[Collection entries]
=== Begin Enclosure ===

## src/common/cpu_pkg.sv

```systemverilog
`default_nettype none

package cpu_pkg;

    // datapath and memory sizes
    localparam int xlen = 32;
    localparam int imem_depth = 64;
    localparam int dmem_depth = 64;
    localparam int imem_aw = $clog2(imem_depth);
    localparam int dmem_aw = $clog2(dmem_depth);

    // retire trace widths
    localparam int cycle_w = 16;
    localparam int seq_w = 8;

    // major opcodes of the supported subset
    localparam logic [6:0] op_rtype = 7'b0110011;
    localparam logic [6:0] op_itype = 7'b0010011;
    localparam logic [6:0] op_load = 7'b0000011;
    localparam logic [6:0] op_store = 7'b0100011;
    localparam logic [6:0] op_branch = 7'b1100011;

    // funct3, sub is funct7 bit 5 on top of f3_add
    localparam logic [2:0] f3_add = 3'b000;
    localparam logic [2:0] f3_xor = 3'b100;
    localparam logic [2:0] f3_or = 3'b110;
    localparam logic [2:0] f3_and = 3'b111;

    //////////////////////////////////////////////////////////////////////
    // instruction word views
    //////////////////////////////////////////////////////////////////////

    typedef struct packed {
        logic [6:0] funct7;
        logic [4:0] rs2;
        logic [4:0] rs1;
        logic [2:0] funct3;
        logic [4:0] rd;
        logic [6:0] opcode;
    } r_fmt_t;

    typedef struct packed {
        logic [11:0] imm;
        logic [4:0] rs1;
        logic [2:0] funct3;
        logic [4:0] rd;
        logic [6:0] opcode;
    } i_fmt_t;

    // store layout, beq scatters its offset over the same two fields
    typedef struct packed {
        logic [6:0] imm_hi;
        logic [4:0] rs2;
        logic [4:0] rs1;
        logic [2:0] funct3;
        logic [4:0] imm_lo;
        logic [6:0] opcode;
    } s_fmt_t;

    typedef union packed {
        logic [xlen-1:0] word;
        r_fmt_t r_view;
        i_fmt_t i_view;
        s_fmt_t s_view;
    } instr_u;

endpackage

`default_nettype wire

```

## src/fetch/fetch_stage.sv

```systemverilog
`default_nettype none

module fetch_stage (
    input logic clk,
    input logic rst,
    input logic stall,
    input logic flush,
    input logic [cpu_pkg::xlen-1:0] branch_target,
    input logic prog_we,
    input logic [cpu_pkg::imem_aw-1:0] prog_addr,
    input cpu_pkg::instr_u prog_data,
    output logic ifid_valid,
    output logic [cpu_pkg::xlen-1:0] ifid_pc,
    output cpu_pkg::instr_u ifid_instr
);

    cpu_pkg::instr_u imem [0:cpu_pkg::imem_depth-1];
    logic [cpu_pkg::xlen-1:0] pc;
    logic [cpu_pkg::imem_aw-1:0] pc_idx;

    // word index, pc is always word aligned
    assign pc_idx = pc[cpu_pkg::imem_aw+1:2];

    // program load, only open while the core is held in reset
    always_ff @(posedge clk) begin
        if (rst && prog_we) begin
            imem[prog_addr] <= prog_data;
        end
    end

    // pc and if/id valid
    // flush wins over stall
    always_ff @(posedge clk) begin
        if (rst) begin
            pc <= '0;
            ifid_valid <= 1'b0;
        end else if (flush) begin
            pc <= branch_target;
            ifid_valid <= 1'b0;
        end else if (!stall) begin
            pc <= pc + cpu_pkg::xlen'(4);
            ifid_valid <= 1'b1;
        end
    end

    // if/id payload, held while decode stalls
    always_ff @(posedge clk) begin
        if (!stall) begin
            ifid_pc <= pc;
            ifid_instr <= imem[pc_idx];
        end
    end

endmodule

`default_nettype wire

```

=== End Enclosure ===
=== Begin Enclosure ===

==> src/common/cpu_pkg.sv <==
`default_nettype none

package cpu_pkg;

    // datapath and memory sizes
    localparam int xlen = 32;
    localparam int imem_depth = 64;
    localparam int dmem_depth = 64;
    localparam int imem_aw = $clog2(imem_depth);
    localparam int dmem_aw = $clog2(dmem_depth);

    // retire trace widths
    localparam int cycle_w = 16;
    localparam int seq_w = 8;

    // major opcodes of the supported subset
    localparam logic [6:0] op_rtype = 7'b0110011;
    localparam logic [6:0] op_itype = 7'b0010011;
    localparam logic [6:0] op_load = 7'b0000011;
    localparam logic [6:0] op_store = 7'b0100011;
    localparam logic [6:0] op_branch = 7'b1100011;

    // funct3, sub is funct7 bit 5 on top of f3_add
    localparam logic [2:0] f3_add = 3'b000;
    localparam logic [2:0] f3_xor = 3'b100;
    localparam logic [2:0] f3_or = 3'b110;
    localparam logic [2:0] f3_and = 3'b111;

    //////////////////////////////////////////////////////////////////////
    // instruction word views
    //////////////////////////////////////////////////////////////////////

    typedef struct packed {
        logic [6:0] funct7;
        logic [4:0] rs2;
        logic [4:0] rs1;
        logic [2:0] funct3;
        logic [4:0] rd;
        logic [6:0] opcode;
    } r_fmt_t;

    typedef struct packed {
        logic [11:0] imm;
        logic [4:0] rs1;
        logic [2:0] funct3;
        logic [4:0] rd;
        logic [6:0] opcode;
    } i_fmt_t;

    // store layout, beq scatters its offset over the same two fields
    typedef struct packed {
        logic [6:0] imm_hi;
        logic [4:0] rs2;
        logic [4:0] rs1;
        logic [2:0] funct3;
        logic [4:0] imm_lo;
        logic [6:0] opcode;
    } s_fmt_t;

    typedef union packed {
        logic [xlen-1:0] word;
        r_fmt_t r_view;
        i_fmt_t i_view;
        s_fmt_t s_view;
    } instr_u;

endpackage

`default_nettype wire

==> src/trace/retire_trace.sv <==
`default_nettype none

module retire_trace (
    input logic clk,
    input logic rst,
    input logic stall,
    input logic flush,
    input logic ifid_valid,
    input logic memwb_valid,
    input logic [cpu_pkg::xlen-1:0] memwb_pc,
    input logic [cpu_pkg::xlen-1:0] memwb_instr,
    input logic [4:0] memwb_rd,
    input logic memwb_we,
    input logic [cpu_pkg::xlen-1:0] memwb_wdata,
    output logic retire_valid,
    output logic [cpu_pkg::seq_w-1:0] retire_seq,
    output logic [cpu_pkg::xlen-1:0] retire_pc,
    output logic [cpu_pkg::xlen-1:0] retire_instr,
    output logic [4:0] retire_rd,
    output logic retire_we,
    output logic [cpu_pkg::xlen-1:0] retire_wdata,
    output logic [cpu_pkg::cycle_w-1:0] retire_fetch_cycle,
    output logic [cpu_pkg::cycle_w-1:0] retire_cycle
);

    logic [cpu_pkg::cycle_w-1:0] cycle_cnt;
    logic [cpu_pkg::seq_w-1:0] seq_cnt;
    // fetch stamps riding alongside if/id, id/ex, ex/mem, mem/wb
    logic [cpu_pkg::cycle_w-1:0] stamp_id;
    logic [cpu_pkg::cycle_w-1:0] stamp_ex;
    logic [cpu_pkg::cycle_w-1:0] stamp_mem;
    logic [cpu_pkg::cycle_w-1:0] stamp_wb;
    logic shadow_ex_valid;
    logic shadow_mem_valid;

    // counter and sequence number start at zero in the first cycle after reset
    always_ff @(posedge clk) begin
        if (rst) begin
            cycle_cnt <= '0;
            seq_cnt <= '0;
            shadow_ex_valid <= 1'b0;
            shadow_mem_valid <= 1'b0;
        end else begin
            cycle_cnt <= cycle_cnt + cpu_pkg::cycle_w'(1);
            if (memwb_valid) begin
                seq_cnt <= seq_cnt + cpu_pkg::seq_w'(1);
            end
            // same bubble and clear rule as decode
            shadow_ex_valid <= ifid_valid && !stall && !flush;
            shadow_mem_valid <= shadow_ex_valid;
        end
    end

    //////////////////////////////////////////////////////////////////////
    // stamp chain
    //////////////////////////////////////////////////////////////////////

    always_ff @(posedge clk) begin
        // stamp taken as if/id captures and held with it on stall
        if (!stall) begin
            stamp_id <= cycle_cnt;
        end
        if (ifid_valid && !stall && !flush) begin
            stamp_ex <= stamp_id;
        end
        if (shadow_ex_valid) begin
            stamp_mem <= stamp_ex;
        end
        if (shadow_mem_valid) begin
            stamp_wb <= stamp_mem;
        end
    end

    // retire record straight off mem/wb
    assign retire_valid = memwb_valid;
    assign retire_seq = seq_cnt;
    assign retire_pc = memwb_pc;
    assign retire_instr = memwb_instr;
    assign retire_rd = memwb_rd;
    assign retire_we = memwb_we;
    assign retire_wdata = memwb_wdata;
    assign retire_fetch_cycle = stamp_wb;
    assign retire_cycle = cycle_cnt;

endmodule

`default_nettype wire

=== End Enclosure ===

• **Exercise**:
Going through the data above, return each line with the word "decode".

• **Solution to this exercise**:
    // if/id payload, held while decode stalls
            // same bubble and clear rule as decode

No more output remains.